Study of Lenacapavir Taken Twice a Year for HIV Pre-Exposure Prophylaxis (PrEP)

Phase 2

Recruiting

• Conditions: Pre-Exposure Prophylaxis of HIV Infection
• Interventions: Drug: Lenacapavir Injection; Drug: Emtricitabine/tenofovir disoproxil fumarate (F/TDF); Drug: Lenacapavir Tablet

• Registration Number: NCT06513312
• Lead Sponsor: Gilead Sciences

Brief Summary

The goals of this clinical study are to learn more about the study drug lenacapavir (LEN), by comparing the consistent and continuous use of LEN and emtricitabine/tenofovir disoproxil fumarate (coformulated; Truvada®) (F/TDF), then by observing the safety of LEN and F/TDF, evaluating the acceptability of LEN injections and oral F/TDF, and observe how LEN moves throughout the body in people who would benefit from pre-exposure prophylaxis (PrEP).

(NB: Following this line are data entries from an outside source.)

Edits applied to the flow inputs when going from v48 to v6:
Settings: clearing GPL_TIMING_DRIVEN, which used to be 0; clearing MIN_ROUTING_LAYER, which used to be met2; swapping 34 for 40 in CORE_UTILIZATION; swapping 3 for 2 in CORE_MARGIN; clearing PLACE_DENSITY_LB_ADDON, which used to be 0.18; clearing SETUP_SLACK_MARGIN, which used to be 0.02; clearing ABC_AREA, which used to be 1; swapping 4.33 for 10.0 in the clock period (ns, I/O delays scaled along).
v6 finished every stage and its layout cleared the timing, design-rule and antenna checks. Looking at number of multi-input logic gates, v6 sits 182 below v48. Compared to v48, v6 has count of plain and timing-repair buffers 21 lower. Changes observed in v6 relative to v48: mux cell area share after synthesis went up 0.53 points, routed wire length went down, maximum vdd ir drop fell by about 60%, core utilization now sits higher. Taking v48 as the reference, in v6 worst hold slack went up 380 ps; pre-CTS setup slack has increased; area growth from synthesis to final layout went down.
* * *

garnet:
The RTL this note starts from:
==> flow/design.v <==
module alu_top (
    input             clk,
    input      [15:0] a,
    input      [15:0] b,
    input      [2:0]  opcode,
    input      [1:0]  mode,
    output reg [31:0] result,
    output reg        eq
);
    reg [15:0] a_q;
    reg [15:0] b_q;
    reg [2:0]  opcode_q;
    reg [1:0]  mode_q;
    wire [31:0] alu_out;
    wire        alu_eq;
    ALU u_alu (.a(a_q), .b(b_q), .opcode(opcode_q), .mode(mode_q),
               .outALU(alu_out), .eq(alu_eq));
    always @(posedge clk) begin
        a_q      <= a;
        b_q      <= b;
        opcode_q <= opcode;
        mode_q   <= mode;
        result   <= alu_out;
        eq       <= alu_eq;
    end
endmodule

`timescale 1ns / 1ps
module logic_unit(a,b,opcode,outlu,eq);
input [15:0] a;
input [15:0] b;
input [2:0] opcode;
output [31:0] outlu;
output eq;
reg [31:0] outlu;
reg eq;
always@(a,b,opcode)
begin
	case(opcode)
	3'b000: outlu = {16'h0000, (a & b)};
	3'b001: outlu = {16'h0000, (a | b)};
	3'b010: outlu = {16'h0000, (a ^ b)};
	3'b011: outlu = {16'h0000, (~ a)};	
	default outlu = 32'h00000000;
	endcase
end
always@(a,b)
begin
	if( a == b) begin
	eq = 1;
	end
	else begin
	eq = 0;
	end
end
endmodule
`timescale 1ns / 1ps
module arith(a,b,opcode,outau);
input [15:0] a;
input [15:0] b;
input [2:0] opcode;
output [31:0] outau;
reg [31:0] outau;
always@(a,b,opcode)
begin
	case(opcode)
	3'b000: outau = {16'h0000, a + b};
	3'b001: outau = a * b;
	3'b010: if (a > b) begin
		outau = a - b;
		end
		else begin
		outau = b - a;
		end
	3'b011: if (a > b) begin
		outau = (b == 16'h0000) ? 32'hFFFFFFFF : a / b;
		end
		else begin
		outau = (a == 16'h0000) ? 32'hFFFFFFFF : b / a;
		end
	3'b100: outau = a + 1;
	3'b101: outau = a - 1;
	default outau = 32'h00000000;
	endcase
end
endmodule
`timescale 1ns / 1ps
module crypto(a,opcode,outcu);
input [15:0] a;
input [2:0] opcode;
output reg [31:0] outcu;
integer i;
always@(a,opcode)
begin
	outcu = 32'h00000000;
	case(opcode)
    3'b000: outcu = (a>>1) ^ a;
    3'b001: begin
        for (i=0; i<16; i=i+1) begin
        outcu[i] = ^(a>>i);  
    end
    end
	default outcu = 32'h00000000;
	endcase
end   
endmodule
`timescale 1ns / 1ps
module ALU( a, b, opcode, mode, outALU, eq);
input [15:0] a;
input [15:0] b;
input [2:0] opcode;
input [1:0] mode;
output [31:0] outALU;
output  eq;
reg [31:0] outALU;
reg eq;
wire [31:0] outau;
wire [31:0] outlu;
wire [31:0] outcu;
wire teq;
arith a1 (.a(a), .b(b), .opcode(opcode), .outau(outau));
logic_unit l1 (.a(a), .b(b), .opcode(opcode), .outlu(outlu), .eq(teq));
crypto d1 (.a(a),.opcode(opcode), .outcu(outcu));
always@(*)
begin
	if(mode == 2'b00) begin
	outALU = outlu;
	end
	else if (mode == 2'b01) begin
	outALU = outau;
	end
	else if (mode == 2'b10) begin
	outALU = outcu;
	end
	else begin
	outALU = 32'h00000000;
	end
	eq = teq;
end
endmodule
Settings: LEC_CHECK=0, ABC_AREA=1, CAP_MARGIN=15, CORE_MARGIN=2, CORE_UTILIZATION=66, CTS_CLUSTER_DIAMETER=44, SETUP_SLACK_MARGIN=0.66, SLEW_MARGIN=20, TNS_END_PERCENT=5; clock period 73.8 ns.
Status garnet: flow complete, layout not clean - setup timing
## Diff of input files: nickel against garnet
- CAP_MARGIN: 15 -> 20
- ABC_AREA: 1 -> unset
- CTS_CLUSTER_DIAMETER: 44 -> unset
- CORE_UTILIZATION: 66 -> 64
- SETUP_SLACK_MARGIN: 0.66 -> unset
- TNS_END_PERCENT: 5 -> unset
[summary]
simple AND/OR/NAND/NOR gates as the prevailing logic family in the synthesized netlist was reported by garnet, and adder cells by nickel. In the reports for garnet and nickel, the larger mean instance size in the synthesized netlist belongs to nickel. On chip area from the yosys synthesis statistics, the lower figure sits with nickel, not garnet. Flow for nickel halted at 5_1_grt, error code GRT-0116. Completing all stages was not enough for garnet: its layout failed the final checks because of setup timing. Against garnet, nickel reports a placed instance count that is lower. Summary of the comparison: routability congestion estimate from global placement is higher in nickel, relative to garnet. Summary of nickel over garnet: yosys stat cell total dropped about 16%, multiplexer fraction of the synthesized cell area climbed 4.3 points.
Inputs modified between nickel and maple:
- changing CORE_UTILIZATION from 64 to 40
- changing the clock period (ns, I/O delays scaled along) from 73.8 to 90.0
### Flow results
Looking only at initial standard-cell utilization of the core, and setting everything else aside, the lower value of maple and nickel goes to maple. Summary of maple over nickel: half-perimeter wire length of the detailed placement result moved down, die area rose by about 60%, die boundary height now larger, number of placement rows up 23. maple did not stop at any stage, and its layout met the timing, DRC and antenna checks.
==> 01-13 <==
==> flow/design.v <==
module APB_master(input Transfer,               
                  input Wr_Rd,                  
                  input [4:0] Address,          
                  input [31:0] write_data,      
                  output reg [31:0] read_data,  
                  input PCLK,                   
                  input PRESETn,                
                  input PREADY,                 
                  input [31:0] PRDATA,          
                  input PSLVERR,                
                  output [4:0] PADDR,           
                  output PSELx,                 
                  output PENABLE,               
                  output PWRITE,                
                  output [31:0] PWDATA);        
    parameter IDLE = 2'b00, SETUP = 2'b01, ACCESS = 2'b10;
    (* fsm_encoding = "none" *) reg [1:0] ps;
    reg [1:0] ns;
    reg [4:0]  paddr_q;
    reg        pwrite_q;
    reg [31:0] pwdata_q;
    wire setup_open = PRESETn && Transfer && (ps == SETUP);
    always @(posedge PCLK) begin
        if (!PRESETn)
            ps <= IDLE;
        else
            ps <= ns;
    end
    always @(*) begin
        if (!PRESETn  || !Transfer)
            ns = IDLE;
        else
        begin
            case (ps)
                IDLE:    ns = SETUP;
                SETUP:   ns = PSLVERR ? IDLE : ACCESS;
                ACCESS:  ns = PSLVERR ? IDLE : (PREADY ? SETUP : ACCESS);
                default: ns = IDLE;
            endcase
        end
    end
    assign PSELx   = (ps == SETUP) || (ps == ACCESS);
    assign PENABLE = (ps == ACCESS);
    always @(posedge PCLK) begin
        if (setup_open) begin
            paddr_q  <= Address;
            pwrite_q <= Wr_Rd;
            if (Wr_Rd)
                pwdata_q <= write_data;
        end
    end
    assign PADDR  = setup_open ? Address : paddr_q;
    assign PWRITE = setup_open ? Wr_Rd   : pwrite_q;
    assign PWDATA = (setup_open && Wr_Rd) ? write_data : pwdata_q;
    always @(posedge PCLK) begin
        if (PRESETn && PSELx && PENABLE && PREADY && !PSLVERR && !PWRITE)
            read_data <= PRDATA;
    end
endmodule
module APB_slave(input PCLK,                
                 input PRESETn,             
                 input [4:0] PADDR,         
                 input PSELx,               
                 input PENABLE,             
                 input PWRITE,              
                 input [31:0]PWDATA,        
                 output PREADY,             
                 output [31:0] PRDATA,      
                 output PSLVERR);           
    reg [31:0] mem [0:31];  
    assign PREADY  = PRESETn && PSELx && PENABLE;
    assign PSLVERR = 1'b0;
    always @(posedge PCLK) begin
        if (PRESETn && PSELx && PENABLE && PWRITE)
            mem[PADDR] <= PWDATA;
    end
    assign PRDATA = mem[PADDR];
endmodule
module APB_top(input PCLK,
               input PRESETn,
               input Transfer,
               input Wr_Rd,
               input [4:0] Address,
               input [31:0] write_data,
               output [31:0] read_data);
    wire [4:0] PADDR;
    wire [31:0] PWDATA,PRDATA;
    wire PSELx,PENABLE,PWRITE,PREADY,PSLVERR;
    APB_master Design_master(Transfer,Wr_Rd,Address,write_data,read_data,PCLK,PRESETn,PREADY,PRDATA,PSLVERR,PADDR,PSELx,PENABLE,PWRITE,PWDATA);
    APB_slave Design_slave(PCLK,PRESETn,PADDR,PSELx,PENABLE,PWRITE,PWDATA,PREADY,PRDATA,PSLVERR);
endmodule
==> flow/run.sh <==
#!/bin/bash
# the make line also repeats each setting of config.mk as NAME=value (left out here)
make -C /OpenROAD-flow-scripts/flow DESIGN_CONFIG=/design/flow/config.mk WORK_HOME=/design/flow/orfs CLKGATE_MAP_FILE= finish
==> flow/config.mk <==
export PLATFORM = sky130hd
export DESIGN_NAME = APB_top
export DESIGN_NICKNAME = APB_top
export VERILOG_FILES = /design/flow/design.v
export SDC_FILE = /design/flow/constraint.sdc
export NUM_CORES = 4
export LEC_CHECK = 0
export ABC_AREA = 1
export CAP_MARGIN = 20
export CORE_MARGIN = 2
export CORE_UTILIZATION = 70
export PLACE_DENSITY = 0.6
export SLEW_MARGIN = 20
==> flow/constraint.sdc <==
create_clock -name core_clock -period 2.19 [get_ports {PCLK}]
set_input_delay 0.4380 -clock core_clock [delete_from_list [all_inputs] [get_ports {PCLK}]]
set_output_delay 0.4380 -clock core_clock [all_outputs]
set_load 0.01 [all_outputs]
==> 08-19: changes against 01-13 <==
- CORE_UTILIZATION: 70 -> 72
==> flow/constraint.sdc (replaced) <==
create_clock -name core_clock -period 0.979 [get_ports {PCLK}]
set_input_delay 0.1958 -clock core_clock [delete_from_list [all_inputs] [get_ports {PCLK}]]
set_output_delay 0.1958 -clock core_clock [all_outputs]
set_load 0.01 [all_outputs]
==> Changelog: implementation <==
### Changed

- Outcome: finished with violations
- Violated checks: setup timing
- Final Skew: 0.0386 ns
- Post-DP Area: a little over 50000 µm²
- Placed insts: around 5300
- RR Endpoint: Design_master.read_data[1]$_DFFE_PP_
- Core area: around 64000 µm²
- Setup WS pre-CTS: -0.848 ns
- CP Launch Point: Design_master.ps[0]$_SDFF_PP0_
- Final setup viols: 1062
- Slowest-stage cell, CP: nand2_1
- Fin worst setup slack: -0.730 ns
- Final instance area: 57600 µm²
Source of the figures above: 01-13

The primary objective of this study is to compare LEN and F/TDF consistent and continuous use among people who would benefit from PrEP.

Detailed Description

Not available

Study Timeline

• Study First Submitted: 2024-07-16
• Study First Submitted QC: 2024-07-16
• Study First Posted: 2024-07-22
• Study Start: 2024-10-07
• Status Verified: 2025-02
• Last Update Submitted: 2025-02-11
• Last Update Posted: 2025-02-13
• Primary Completion: 2027-01
• Study Completion: 2029-07

Recruitment & Eligibility

• Status: RECRUITING
• Sex: All
• Target Recruitment: 262

Inclusion Criteria

• Able to comprehend and provide a signed written informed consent, which must be obtained prior to initiation of study procedures.

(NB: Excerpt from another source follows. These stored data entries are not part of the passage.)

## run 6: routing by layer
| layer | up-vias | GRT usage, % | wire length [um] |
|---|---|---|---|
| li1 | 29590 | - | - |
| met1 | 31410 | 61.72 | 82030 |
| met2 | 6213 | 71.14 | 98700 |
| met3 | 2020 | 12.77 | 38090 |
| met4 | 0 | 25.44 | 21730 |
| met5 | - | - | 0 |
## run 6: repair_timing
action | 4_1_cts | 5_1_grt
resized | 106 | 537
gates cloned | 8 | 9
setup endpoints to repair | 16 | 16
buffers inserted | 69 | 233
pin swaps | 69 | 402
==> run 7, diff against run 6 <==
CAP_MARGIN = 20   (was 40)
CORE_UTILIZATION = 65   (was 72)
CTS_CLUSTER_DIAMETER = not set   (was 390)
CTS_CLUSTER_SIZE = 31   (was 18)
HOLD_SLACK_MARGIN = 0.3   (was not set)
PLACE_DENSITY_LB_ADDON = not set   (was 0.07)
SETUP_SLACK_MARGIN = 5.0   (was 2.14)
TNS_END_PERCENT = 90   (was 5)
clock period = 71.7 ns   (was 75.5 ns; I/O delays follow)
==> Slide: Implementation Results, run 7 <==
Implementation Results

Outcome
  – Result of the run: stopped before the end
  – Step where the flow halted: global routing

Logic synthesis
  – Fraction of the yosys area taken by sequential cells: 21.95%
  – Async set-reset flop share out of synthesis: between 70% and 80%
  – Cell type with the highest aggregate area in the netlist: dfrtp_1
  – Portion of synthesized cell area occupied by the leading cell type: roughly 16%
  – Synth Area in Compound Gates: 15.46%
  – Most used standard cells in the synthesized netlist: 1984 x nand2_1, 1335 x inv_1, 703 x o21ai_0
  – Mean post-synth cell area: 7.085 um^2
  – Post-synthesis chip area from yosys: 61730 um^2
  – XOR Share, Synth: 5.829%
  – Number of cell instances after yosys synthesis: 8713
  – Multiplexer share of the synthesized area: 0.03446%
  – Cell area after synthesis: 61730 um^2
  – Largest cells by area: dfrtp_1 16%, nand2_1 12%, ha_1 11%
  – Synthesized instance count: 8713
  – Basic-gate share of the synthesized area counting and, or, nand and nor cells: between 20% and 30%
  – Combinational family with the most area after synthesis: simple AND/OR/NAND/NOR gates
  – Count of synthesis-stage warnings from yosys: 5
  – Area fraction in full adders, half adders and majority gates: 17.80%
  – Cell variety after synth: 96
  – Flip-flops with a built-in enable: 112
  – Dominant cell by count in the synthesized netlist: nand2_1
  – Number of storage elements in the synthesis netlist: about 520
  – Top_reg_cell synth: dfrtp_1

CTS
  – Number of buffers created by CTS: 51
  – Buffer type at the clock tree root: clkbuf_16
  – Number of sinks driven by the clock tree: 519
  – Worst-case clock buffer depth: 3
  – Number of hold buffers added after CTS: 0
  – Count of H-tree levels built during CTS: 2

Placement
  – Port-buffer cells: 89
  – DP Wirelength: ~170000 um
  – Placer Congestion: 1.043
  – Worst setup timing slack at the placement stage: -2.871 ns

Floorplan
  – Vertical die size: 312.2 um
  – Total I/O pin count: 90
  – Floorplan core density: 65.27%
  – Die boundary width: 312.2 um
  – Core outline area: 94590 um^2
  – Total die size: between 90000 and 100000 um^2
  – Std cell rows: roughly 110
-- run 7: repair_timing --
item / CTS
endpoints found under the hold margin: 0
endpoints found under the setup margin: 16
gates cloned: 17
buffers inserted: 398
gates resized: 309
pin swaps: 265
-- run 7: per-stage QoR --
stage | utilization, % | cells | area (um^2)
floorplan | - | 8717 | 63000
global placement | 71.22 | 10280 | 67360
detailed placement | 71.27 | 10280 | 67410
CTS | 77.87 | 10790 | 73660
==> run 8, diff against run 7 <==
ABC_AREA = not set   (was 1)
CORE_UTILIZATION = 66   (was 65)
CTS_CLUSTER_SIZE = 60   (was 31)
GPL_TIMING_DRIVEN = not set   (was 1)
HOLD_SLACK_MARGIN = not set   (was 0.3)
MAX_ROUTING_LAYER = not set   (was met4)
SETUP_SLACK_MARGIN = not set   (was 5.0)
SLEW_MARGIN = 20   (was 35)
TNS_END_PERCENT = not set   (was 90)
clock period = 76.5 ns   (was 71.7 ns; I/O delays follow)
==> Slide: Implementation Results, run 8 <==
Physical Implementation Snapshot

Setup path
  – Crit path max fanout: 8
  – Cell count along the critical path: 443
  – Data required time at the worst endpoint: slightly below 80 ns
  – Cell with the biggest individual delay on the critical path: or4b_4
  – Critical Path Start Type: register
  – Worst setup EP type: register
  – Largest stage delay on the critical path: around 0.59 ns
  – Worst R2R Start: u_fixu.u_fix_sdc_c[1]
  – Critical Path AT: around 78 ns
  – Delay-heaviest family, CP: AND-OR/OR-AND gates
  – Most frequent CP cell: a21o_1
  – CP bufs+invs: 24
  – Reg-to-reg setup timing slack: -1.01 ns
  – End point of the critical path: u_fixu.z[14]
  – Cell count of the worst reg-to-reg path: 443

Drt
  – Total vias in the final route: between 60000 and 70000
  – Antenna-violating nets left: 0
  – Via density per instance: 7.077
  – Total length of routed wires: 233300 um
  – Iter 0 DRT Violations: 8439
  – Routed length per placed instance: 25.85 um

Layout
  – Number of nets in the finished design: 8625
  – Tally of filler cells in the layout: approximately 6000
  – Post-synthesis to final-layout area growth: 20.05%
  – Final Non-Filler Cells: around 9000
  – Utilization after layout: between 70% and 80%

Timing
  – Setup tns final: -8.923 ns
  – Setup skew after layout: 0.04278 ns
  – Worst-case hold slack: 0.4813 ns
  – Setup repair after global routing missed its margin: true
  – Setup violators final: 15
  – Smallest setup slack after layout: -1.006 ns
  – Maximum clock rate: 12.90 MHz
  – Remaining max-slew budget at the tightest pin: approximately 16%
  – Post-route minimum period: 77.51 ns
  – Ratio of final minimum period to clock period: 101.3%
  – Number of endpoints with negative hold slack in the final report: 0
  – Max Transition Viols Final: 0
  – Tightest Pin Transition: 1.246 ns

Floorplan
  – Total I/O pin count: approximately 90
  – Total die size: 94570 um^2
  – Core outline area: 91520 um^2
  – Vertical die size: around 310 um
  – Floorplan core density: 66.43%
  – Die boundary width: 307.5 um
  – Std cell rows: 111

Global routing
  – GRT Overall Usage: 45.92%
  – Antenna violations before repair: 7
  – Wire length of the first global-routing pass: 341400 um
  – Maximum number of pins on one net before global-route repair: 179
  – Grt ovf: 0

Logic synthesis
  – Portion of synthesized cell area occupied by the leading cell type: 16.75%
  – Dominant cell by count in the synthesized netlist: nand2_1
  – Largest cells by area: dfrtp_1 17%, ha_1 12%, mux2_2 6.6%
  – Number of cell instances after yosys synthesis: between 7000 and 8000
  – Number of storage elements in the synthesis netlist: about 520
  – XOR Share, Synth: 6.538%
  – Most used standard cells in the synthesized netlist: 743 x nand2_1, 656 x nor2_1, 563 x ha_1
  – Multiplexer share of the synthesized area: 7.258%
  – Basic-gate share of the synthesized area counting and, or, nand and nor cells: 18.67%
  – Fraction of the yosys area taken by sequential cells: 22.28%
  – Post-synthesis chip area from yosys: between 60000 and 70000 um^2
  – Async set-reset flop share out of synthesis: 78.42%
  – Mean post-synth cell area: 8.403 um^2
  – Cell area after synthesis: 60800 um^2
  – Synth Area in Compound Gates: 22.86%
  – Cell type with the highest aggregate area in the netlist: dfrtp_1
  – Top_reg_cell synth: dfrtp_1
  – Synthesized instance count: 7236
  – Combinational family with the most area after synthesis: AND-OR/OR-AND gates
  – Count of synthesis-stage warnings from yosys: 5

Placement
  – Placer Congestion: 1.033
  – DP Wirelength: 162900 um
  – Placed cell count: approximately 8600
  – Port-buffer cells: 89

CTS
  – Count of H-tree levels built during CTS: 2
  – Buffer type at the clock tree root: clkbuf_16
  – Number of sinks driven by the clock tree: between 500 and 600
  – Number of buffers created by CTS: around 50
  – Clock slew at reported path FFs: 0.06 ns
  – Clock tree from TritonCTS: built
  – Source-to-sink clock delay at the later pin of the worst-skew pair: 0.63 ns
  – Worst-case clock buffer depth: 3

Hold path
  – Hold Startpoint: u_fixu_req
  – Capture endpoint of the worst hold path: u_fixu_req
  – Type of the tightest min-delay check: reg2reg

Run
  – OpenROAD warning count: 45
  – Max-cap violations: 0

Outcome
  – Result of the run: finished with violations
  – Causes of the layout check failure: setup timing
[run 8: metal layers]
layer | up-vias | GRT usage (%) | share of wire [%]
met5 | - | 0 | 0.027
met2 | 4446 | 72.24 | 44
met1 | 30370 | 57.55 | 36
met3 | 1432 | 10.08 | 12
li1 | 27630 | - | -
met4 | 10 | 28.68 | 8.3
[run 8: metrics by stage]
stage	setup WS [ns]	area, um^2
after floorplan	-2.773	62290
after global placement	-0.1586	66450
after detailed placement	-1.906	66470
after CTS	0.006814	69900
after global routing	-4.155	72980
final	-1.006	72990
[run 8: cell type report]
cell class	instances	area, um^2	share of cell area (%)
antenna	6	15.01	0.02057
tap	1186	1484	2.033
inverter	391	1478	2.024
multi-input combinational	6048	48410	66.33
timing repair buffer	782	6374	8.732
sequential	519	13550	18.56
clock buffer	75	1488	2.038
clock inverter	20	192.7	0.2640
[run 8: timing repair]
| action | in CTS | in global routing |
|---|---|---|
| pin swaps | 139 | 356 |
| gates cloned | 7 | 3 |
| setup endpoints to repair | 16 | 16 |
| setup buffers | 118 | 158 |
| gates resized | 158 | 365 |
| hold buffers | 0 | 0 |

• Cisgender men who have sex with men, transgender women, transgender men, cisgender women, and nonbinary people.

• Increased likelihood of HIV acquisition as indicated by at least one of the following:

  1. Condomless sex with ≥ 2 partners in the past 6 months
  2. Diagnosis of a bacterial sexually transmitted infection (STI) in the past 12 months
  3. Engagement in sex work or transactional sex in the past 12 months
  4. Use of ≥ 2 courses of nonoccupational HIV post-exposure prophylaxis (nPEP) in the past 12 months
  5. Condomless sex with a partner living with HIV who has unknown or unsuppressed viral load (≥ 200 copies/mL) in the past 12 months

• Negative local rapid HIV-1/2 antibody (Ab)/antigen (Ag) test, central HIV-1/2 Ab/Ag, and HIV-1 RNA quantitative nucleic acid amplification testing (NAAT) at screening.

  1. If rapid HIV-1/2 Ab/Ag tests are unavailable due to extenuating circumstances, sites may run a laboratory-instrumented HIV-1/2 Ab/Ag test at their local laboratory, only if they confirm this is a fourth-generation assay and the time from blood draw to injection at any injection visit is < 48 hours.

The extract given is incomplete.